╭─ RAW DATA

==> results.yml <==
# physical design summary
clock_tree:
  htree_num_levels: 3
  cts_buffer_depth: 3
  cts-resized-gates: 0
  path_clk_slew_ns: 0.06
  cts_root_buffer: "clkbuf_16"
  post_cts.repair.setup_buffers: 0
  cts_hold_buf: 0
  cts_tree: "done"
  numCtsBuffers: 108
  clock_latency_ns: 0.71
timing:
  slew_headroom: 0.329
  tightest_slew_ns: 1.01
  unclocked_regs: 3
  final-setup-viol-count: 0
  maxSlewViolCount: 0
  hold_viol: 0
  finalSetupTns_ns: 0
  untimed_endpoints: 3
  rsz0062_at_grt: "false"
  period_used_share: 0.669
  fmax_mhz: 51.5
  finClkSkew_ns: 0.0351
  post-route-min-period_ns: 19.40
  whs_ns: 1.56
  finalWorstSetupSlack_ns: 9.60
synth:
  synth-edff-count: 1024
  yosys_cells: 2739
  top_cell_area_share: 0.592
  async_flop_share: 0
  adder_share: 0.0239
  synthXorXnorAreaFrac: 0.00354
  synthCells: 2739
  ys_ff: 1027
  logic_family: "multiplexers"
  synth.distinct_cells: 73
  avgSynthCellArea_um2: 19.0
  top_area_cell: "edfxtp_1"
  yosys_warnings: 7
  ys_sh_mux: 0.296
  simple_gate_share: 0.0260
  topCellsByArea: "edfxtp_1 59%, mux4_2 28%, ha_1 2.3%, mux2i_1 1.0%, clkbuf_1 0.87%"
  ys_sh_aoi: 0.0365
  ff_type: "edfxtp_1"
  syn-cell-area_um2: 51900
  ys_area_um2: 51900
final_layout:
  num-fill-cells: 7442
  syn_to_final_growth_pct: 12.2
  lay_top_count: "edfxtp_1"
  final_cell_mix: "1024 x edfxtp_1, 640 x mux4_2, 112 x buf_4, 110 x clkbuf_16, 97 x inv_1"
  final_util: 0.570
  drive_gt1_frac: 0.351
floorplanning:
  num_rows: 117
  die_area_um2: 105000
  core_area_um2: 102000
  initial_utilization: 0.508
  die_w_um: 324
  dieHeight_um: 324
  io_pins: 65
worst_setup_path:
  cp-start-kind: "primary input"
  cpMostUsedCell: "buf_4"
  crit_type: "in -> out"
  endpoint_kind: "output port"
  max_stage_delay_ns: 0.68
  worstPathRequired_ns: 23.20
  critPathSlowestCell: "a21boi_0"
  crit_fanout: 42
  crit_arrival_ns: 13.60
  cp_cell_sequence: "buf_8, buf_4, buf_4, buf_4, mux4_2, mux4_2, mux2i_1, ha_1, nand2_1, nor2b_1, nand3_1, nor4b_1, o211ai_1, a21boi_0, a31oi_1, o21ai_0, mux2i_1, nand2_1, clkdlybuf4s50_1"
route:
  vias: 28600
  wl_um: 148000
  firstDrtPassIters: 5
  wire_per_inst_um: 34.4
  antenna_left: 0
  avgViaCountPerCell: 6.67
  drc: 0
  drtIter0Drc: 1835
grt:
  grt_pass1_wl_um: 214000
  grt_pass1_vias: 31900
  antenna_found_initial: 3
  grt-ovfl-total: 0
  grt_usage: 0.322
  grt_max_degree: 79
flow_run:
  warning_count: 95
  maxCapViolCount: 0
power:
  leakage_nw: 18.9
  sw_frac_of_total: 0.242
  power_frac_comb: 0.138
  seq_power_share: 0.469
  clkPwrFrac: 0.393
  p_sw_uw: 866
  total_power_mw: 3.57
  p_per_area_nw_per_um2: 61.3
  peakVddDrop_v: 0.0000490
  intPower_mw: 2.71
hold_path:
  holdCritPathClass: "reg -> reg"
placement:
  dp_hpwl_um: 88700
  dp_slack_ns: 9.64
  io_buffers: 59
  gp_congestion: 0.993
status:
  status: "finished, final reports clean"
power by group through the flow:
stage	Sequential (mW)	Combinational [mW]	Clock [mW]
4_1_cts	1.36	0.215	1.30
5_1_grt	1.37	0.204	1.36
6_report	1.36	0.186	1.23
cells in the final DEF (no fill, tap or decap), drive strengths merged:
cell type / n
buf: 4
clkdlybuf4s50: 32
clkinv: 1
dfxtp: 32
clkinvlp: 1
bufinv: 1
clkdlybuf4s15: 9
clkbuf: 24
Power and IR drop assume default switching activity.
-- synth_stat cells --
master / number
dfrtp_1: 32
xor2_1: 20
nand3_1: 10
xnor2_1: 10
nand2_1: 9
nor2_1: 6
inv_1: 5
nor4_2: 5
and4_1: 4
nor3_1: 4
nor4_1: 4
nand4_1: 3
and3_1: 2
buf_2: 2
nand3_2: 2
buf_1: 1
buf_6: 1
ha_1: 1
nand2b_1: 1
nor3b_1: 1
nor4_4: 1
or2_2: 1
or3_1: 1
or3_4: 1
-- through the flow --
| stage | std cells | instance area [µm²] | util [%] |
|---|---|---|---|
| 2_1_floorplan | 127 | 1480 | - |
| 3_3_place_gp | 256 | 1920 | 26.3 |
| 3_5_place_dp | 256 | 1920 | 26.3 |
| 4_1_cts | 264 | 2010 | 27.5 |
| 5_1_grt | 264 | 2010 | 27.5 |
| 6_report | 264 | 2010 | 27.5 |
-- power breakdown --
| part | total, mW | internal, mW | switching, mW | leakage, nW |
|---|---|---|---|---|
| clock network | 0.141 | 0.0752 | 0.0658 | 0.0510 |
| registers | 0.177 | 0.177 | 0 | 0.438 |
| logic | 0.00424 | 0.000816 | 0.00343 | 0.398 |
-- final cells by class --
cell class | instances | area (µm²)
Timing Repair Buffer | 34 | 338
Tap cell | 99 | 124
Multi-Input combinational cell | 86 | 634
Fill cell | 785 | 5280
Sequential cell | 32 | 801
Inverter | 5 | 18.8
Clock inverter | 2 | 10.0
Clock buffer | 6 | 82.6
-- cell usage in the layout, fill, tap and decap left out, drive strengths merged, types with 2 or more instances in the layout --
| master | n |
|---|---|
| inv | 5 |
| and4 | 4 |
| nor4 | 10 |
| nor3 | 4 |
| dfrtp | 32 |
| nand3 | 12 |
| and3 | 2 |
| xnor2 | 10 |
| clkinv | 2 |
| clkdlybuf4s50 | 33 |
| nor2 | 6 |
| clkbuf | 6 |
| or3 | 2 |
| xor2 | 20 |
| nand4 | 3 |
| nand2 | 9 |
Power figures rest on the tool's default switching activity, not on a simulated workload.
## ./run.sh

```bash
#!/bin/bash
# OpenROAD 26Q1-2900-gdf79404cd8, Yosys 0.63+post, stock flow scripts
make -C /OpenROAD-flow-scripts/flow DESIGN_CONFIG=/design/flow/config.mk WORK_HOME=/design/flow/orfs finish
```

## ./config.mk

```make
export PLATFORM = sky130hd
export DESIGN_NAME = trans_fifo
export DESIGN_NICKNAME = trans_fifo
export VERILOG_FILES = /design/flow/design.v
export SDC_FILE = /design/flow/constraint.sdc
export NUM_CORES = 4
export LEC_CHECK = 1
export CORE_UTILIZATION = 40
```

## ./constraint.sdc

```tcl
current_design trans_fifo

set clk_period 3.0
set clk_io_pct 0.2

create_clock -name clk0 -period $clk_period [get_ports {tx_enbl}]

set non_clock_inputs [all_inputs -no_clocks]
set_input_delay [expr $clk_period * $clk_io_pct] -clock clk0 $non_clock_inputs
set_output_delay [expr $clk_period * $clk_io_pct] -clock clk0 [all_outputs]
```

## ./design.v

```verilog
`timescale 1ns / 1ps
module trans_fifo
(
    input  wire       tx_enbl,
    input  wire       areset,
    input  wire       write_en,
    input  wire [7:0] din,
    input  wire       rd_enbl,   
    input  wire       busy,
    output reg  [7:0] temp,
    output wire       empty
);
    reg [7:0] mem [0:15];
    reg [3:0] rear_ptr;
    reg [3:0] front_ptr;
    reg [3:0] count;  
    always @(posedge tx_enbl or posedge areset) begin
        if (areset) begin
            rear_ptr <= 0;
            count    <= 0;
        end
        else if (write_en ) begin
            mem[rear_ptr] <= din;
            count  <=  count+1;
            if(rear_ptr < 4'd15) begin
                rear_ptr <= rear_ptr + 1'b1;  
            end
            else if(rear_ptr == 4'd15) begin
                rear_ptr <= 0;
            end      
        end
    end
    always @(posedge tx_enbl or posedge areset) begin
        if (areset) begin
            front_ptr <= 0;
            temp      <= 0; 
        end
        else if (rd_enbl && !empty) begin
            temp <= mem[front_ptr];  
            if(front_ptr < 4'd15)begin
                front_ptr <= front_ptr + 1'b1;
            end
            else begin
                front_ptr <= 0;
            end    
        end
    end
    assign empty = (count == 0);
endmodule
```

==> results.py <==
# Metrics from the implementation run
metrics = {
    "status": {
        "status": "finished clean",
    },
    "worst_setup_path": {
        "rr_startpoint": "front_ptr[0]",
        "cpMostUsedCell": "inv_1",
        "worstPathCellList": "inv_1 > ha_1 > or3b_2 > inv_1 > clkdlybuf4s50_1",
        "required_ns": 2.40,
        "worstSetupStartpoint": "count[0]",
        "worst-path-stages": 5,
        "endpoint": "empty",
        "worst_path_largest_cell_delay_ns": 0.52,
        "critPathBufInv": 3,
        "start_kind": "flop",
        "slowest_stage": "or3b_2",
        "r2r-end": "temp[5]",
        "critical_path.top_delay_family": "buffers and inverters",
        "path_class": "flop to output port",
        "rrSetupSlack_ns": 0.75,
        "arrival_ns": 2.12,
        "worstSetupEndpointType": "output port",
        "cp_max_fo": 6,
        "r2r_cells": 6,
    },
    "logic_synthesis": {
        "synth_async_sr_flop_share_pct": 13.5,
        "ys_types": 45,
        "synth.cell_area_um2": 5910,
        "synth-warning-count": 2,
        "ys_area_um2": 5910,
        "synth_cells": 375,
        "edf_count": 128,
        "synth-main-ff-cell": "edfxtp_1",
        "seq_area_frac_synth_pct": 73.5,
        "ys_ff": 148,
        "ys_cells": 375,
        "synth.avg_cell_area_um2": 15.8,
    },
    "timing": {
        "totalNegativeSetupSlack_ns": 0,
        "finalSetupViolations": 0,
        "rsz0062_at_grt": "no",
        "hold_violations": 0,
        "fmax_ghz": 0.367,
        "period_used_pct": 90.7,
        "skew_ns": 0.00648,
        "slew_viol_final": 0,
        "worst_pin_slew_ns": 0.816,
        "relSlewSlack_pct": 45.4,
        "min_period_ns": 2.72,
    },
    "floorplanning": {
        "chipHeight_um": 124,
        "io_pins": 22,
        "fp-utilization_pct": 40.8,
        "die_area_um2": 15300,
        "rows": 44,
        "fp.dieW_um": 124,
        "core_area_um2": 14500,
    },
    "power_and_ir_drop": {
        "power_density_nw_per_um2": 955,
        "power_w": 0.00663,
        "ir_drop_mv": 0.437,
        "comb_power_share_pct": 27.1,
        "p_int_w": 0.00463,
        "clockPowerShare_pct": 33.1,
        "p_sw_share_pct": 30.2,
        "seq_power_share_pct": 39.8,
        "p_sw_w": 0.00200,
        "leakage_nw": 2.34,
    },
    "global_route": {
        "grt_max_degree": 32,
        "grt_pass1_wl_um": 19600,
        "grt_pass1_vias": 3443,
        "grt_usage_pct": 19.4,
        "antenna_found_initial": 0,
        "grt.overflow.total": 0,
    },
    "place": {
        "place.port_buffers": 20,
        "place_congestion": 0.823,
        "place_hpwl_um": 7830,
        "place_area_um2": 6310,
    },
    "run": {
        "max_cap_violations": 0,
        "tool_warnings": 33,
    },
    "clock_tree": {
        "cts_resized": 0,
        "clk_pin_slew_ns": 0.06,
        "cts_tree": "built",
        "post_cts_buffers": 0,
        "cts.sinks": 148,
        "cts_hold_buf": 0,
        "cts.path.max_buffers": 2,
        "numCtsBuffers": 17,
        "htreeDepth": 4,
        "cts_root_buffer": "clkbuf_16",
        "clock_latency_ns": 0.41,
    },
    "routing": {
        "dr.pass1.iters": 5,
        "viasPerCell": 5.68,
        "drc_errors": 0,
        "num_antenna_cells": 0,
        "dr.first_iter.drc_count": 274,
        "wl_um": 12700,
        "wl_per_cell_um": 21.3,
        "ant_nets": 0,
        "vias": 3390,
    },
    "hold_path": {
        "worst_hold_path_type": "flop to flop",
    },
    "finish": {
        "final_area_um2": 6940,
        "drive_gt1_share_pct": 13.1,
        "area_delta_synth_final_pct": 17.5,
        "final_util_pct": 48.0,
    },
}
[flip-flops by register name, indices dropped and copies added (netlist names)]
signal / count
mem: 128
temp: 8
count: 4
front_ptr: 4
rear_ptr: 4
[layout make-up]
cell class,count,area (um2)
fill,1185,7540
clock inverter,9,123
timing repair buffer,30,275
tap,184,230
multi-input combinational,194,1430
sequential,148,4340
clock buffer,23,508
inverter,9,33.8
[metal layers]
layer  global-route usage [%]  routed length, um  up-vias
met5                        0                  0        -
li1                         -                  -     1558
met4                     2.71                241        0
met1                     28.9               5150     1679
met3                     9.89               1340       16
met2                     28.4               5970      137
[worst min-delay path by stage]
stage	cells past startpoint	slack [ns]	endpoint	from
4_1_cts	1	0.48	count[3]	count[3]
5_1_grt	1	0.49	count[3]	count[3]
6_report	1	0.47	count[3]	count[3]
[power by group through the flow]
stage | Combinational (W) | Sequential, W | Clock (W)
6_report | 0.00180 | 0.00264 | 0.00219
5_1_grt | 0.00201 | 0.00267 | 0.00231
4_1_cts | 0.00182 | 0.00264 | 0.00223
[synthesized netlist by cell type, drive strengths merged, types with 2 or more instances]
library cell  count  share of area, %
clkbuf           16               1.0
a31oi             3              0.32
nand2b            6              0.64
nor2              2              0.13
a222oi            7               1.2
edfxtp          128                65
nor3              4              0.34
o22ai             8              0.85
and2             17               1.8
inv               9              0.57
a22o             11               1.6
nand3             5              0.42
mux2i             2              0.34
xnor2             4              0.59
nand2            16               1.0
buf               8              0.68
ha               10               2.1
mux2             10               1.9
dfrtp            20               8.5
a311oi            6              0.89
o41ai             2              0.30
nor2b             2              0.21
a211oi            5              0.64
a22oi            17               2.2
a221oi            8               1.2
o21ai             8              0.68
a32o              7               1.2
a21oi            20               1.7
[cell usage in the layout (no fill, tap or decap), types with 9 or more instances in the layout]
| cell type | synthesis | final |
|---|---|---|
| edfxtp_1 | 128 | 128 |
| a21oi_1 | 20 | 20 |
| nand2_1 | 16 | 16 |
| clkbuf_16 | 0 | 17 |
| mux2_2 | 10 | 10 |
| ha_1 | 10 | 10 |
| and2_1 | 17 | 17 |
| buf_4 | 0 | 10 |
| dfrtp_1 | 20 | 20 |
| clkdlybuf4s50_1 | 0 | 20 |
| inv_1 | 9 | 9 |
| a22o_1 | 11 | 11 |
| a22oi_1 | 17 | 17 |
[worst register-to-register path, stage by stage (launching register included)]
cell and delay [ns]:
dfrtp_1 0.39, inv_1 0.12, ha_1 0.23, or3_4 0.40
or4b_1 0.70, o22ai_1 0.21, a21oi_1 0.07
[kinds of logic after synthesis]
family | Yosys count | synth area share [%]
xor+xnor | 5 | 0.741
mux | 12 | 2.24
flops | 148 | 73.5
compound gates | 109 | 13.7
buf+inv | 33 | 2.29
simple gates | 58 | 5.42
fa+ha+maj | 10 | 2.12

╰─

Write out the records exactly, starting at the first line and stopping after the line that contains "synth-edff-count: 1024".

==> results.yml <==
# physical design summary
clock_tree:
  htree_num_levels: 3
  cts_buffer_depth: 3
  cts-resized-gates: 0
  path_clk_slew_ns: 0.06
  cts_root_buffer: "clkbuf_16"
  post_cts.repair.setup_buffers: 0
  cts_hold_buf: 0
  cts_tree: "done"
  numCtsBuffers: 108
  clock_latency_ns: 0.71
timing:
  slew_headroom: 0.329
  tightest_slew_ns: 1.01
  unclocked_regs: 3
  final-setup-viol-count: 0
  maxSlewViolCount: 0
  hold_viol: 0
  finalSetupTns_ns: 0
  untimed_endpoints: 3
  rsz0062_at_grt: "false"
  period_used_share: 0.669
  fmax_mhz: 51.5
  finClkSkew_ns: 0.0351
  post-route-min-period_ns: 19.40
  whs_ns: 1.56
  finalWorstSetupSlack_ns: 9.60
synth:
  synth-edff-count: 1024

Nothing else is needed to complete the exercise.